Work request: Below this line is a set of entries; quote exactly the lines from the line that contains "core_aspect_ratio: 1.54" to the line that contains "- critical path depth does not change", both lines included.

Task material:
==> 09-13 <==
==> flow/design.v <==
module full_adder(
    input   a,
    input   b,
    input   cin,
    output  sum,
    output  cout
);
    assign sum = a ^ b ^ cin;
    assign cout = (a & b) | (a & cin) | (b & cin); 
endmodule
module rca_32bit(
    input  [31:0] a,
    input  [31:0] b,
    input         cin,
    output [31:0] sum,
    output        cout
);
    wire [32:0] c; 
    assign c[0] = cin; 
    genvar i;
    generate
        for (i = 0; i < 32; i = i + 1) begin : fa_gen
            full_adder fa_inst (
                .a(a[i]),
                .b(b[i]),
                .cin(c[i]), 
                .sum(sum[i]),
                .cout(c[i+1]) 
            );
        end
    endgenerate
    assign cout = c[32]; 
endmodule
## dct_4x4_core
module dct_4x4_core (
    input          clk,
    input          reset,
    input          i_valid,
    output         i_ready,
    input  [255:0] i_data,
    output         o_valid,
    input          o_ready,
    output [255:0] o_data
);
    dct_4x4 #(
        .PERF_OPT_ROW(1),
        .PERF_OPT_COL(1)
    ) u_dct_4x4 (
        .clk    (clk),
        .reset  (reset),
        .i_valid(i_valid),
        .i_ready(i_ready),
        .i_data (i_data),
        .o_valid(o_valid),
        .o_ready(o_ready),
        .o_data (o_data)
    );
endmodule
Size in the first run: ~11000 cells after synthesis.
make LEC_CHECK=0 ABC_AREA=1 CAP_MARGIN=20 CELL_PAD_IN_SITES_DETAIL_PLACEMENT=1 CELL_PAD_IN_SITES_GLOBAL_PLACEMENT=3 CORE_MARGIN=2 CORE_UTILIZATION=65 CTS_CLUSTER_DIAMETER=43 CTS_CLUSTER_SIZE=69 HOLD_SLACK_MARGIN=0.25 MAX_ROUTING_LAYER=met4 MIN_ROUTING_LAYER=met2 PLACE_DENSITY_LB_ADDON=0.28 SETUP_SLACK_MARGIN=0.34 SLEW_MARGIN=0 finish   # period 3.43 ns
run.sh (not shown) runs the stock make flow with config.mk's settings and CLKGATE_MAP_FILE=.
The starting point died in global placement without I/O (3_1_place_gp_skip_io).
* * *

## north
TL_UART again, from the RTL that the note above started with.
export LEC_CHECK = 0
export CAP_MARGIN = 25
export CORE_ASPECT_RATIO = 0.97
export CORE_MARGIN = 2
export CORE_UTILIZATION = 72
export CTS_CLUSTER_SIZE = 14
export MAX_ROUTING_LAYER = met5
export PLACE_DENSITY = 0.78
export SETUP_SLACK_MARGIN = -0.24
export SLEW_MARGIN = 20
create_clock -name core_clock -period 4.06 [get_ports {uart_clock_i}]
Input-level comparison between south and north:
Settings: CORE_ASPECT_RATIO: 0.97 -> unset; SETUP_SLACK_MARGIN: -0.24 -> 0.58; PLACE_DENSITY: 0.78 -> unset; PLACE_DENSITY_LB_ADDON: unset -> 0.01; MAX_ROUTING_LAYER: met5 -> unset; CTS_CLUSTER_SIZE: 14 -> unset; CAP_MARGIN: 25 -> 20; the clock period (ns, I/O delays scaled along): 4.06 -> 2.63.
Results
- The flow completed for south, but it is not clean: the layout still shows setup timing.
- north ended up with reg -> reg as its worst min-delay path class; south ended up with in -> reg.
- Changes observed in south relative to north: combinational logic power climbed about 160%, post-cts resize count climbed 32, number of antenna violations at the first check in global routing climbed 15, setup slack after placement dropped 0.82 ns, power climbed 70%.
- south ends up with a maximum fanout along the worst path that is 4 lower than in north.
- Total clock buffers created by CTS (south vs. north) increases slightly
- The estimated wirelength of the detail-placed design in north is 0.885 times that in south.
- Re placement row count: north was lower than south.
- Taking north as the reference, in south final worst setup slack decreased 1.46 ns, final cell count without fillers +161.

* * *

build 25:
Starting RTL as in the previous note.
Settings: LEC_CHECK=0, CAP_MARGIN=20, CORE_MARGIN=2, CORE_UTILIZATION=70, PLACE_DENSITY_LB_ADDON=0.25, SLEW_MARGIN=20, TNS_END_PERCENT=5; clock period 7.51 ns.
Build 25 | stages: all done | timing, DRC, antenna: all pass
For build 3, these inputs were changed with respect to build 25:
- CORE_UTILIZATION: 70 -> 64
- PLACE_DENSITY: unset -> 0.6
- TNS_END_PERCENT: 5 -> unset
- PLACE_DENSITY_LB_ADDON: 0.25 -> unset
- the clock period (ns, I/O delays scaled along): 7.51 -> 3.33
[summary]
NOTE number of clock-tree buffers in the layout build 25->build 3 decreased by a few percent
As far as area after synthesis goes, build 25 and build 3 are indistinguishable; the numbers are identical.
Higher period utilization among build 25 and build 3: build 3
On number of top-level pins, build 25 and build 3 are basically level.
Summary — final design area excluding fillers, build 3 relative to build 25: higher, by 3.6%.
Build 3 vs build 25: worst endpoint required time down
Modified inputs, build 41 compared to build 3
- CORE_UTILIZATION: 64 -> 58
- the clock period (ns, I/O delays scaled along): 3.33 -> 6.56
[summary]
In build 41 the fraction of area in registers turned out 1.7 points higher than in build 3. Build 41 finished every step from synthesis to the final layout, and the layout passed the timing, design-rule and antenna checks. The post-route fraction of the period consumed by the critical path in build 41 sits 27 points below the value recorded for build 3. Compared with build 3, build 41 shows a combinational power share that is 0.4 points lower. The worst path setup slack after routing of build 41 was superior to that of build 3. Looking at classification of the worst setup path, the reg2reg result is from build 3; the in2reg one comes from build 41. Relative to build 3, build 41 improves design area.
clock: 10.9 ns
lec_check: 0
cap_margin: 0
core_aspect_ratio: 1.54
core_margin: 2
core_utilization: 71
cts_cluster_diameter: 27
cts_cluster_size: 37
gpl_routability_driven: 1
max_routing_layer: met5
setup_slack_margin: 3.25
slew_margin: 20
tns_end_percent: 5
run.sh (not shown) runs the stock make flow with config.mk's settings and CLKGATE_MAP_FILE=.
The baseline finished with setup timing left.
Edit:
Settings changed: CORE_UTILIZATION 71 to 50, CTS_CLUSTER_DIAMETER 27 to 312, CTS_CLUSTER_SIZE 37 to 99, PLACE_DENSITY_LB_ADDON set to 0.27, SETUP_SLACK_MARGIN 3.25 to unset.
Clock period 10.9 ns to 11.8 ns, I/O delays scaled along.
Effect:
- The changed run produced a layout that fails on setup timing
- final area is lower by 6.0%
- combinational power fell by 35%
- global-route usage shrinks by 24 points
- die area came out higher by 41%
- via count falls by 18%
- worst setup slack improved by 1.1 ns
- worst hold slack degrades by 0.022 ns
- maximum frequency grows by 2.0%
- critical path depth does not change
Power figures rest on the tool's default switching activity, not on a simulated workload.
==> build 16: inputs <==
Design arbiter_puf, start of the top module:
module arbiter_puf #(parameter challenge_size = 8, response_width = 24)
					(input logic [challenge_size-1 : 0] challenge,
					input logic clk, reset,
					output logic [response_width-1 : 0] response);
make LEC_CHECK=0 CAP_MARGIN=20 CELL_PAD_IN_SITES_DETAIL_PLACEMENT=2 CORE_MARGIN=5 CORE_UTILIZATION=40 GPL_TIMING_DRIVEN=0 HOLD_SLACK_MARGIN=0.21 SLEW_MARGIN=20 TNS_END_PERCENT=45 finish   # period 5.22 ns
run.sh (not shown) runs the stock make flow with config.mk's settings and CLKGATE_MAP_FILE=.
==> build 23: changes against build 16 <==
CELL_PAD_IN_SITES_DETAIL_PLACEMENT = not set   (was 2)
CORE_MARGIN = 2   (was 5)
CORE_UTILIZATION = 57   (was 40)
GPL_TIMING_DRIVEN = not set   (was 0)
HOLD_SLACK_MARGIN = not set   (was 0.21)
TNS_END_PERCENT = not set   (was 45)
==> flow/constraint.sdc (replaced) <==
create_clock -name core_clock -period 3.76 [get_ports {clk}]
set_input_delay 0.7520 -clock core_clock [delete_from_list [all_inputs] [get_ports {clk}]]
set_output_delay 0.7520 -clock core_clock [all_outputs]
set_load 0.01 [all_outputs]
==> trial 62: changes against build 16 <==
CELL_PAD_IN_SITES_DETAIL_PLACEMENT = not set   (was 2)
CORE_MARGIN = 2   (was 5)
CORE_UTILIZATION = 72   (was 40)
CTS_CLUSTER_SIZE = 57   (was not set)
GPL_TIMING_DRIVEN = not set   (was 0)
HOLD_SLACK_MARGIN = not set   (was 0.21)
PLACE_DENSITY_LB_ADDON = 0.0   (was not set)
SETUP_SLACK_MARGIN = 0.62   (was not set)
TNS_END_PERCENT = not set   (was 45)
==> flow/constraint.sdc (replaced) <==
create_clock -name core_clock -period 2.15 [get_ports {clk}]
set_input_delay 0.4300 -clock core_clock [delete_from_list [all_inputs] [get_ports {clk}]]
set_output_delay 0.4300 -clock core_clock [all_outputs]
set_load 0.01 [all_outputs]
==> results <==
Build 23 went through all stages and came out clean. Build 16 completed without violations. Trial 62 went through all stages and came out clean. In trial 62 the non-clock buffer count is higher than in build 23, by 112. The lowest setup slack belongs to trial 62, the highest to build 16. The lowest register-to-register slack belongs to trial 62, the highest to build 16. Worst hold slack, highest first: build 23, build 16, trial 62. Critical path depth, lowest first: build 23, trial 62, build 16. Die area: build 16 > build 23 > trial 62. Between build 23 and build 16, the lower clock power is in build 16 (gap about 35%, measured against build 16).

Task answer:
core_aspect_ratio: 1.54
core_margin: 2
core_utilization: 71
cts_cluster_diameter: 27
cts_cluster_size: 37
gpl_routability_driven: 1
max_routing_layer: met5
setup_slack_margin: 3.25
slew_margin: 20
tns_end_percent: 5
run.sh (not shown) runs the stock make flow with config.mk's settings and CLKGATE_MAP_FILE=.
The baseline finished with setup timing left.
Edit:
Settings changed: CORE_UTILIZATION 71 to 50, CTS_CLUSTER_DIAMETER 27 to 312, CTS_CLUSTER_SIZE 37 to 99, PLACE_DENSITY_LB_ADDON set to 0.27, SETUP_SLACK_MARGIN 3.25 to unset.
Clock period 10.9 ns to 11.8 ns, I/O delays scaled along.
Effect:
- The changed run produced a layout that fails on setup timing
- final area is lower by 6.0%
- combinational power fell by 35%
- global-route usage shrinks by 24 points
- die area came out higher by 41%
- via count falls by 18%
- worst setup slack improved by 1.1 ns
- worst hold slack degrades by 0.022 ns
- maximum frequency grows by 2.0%
- critical path depth does not change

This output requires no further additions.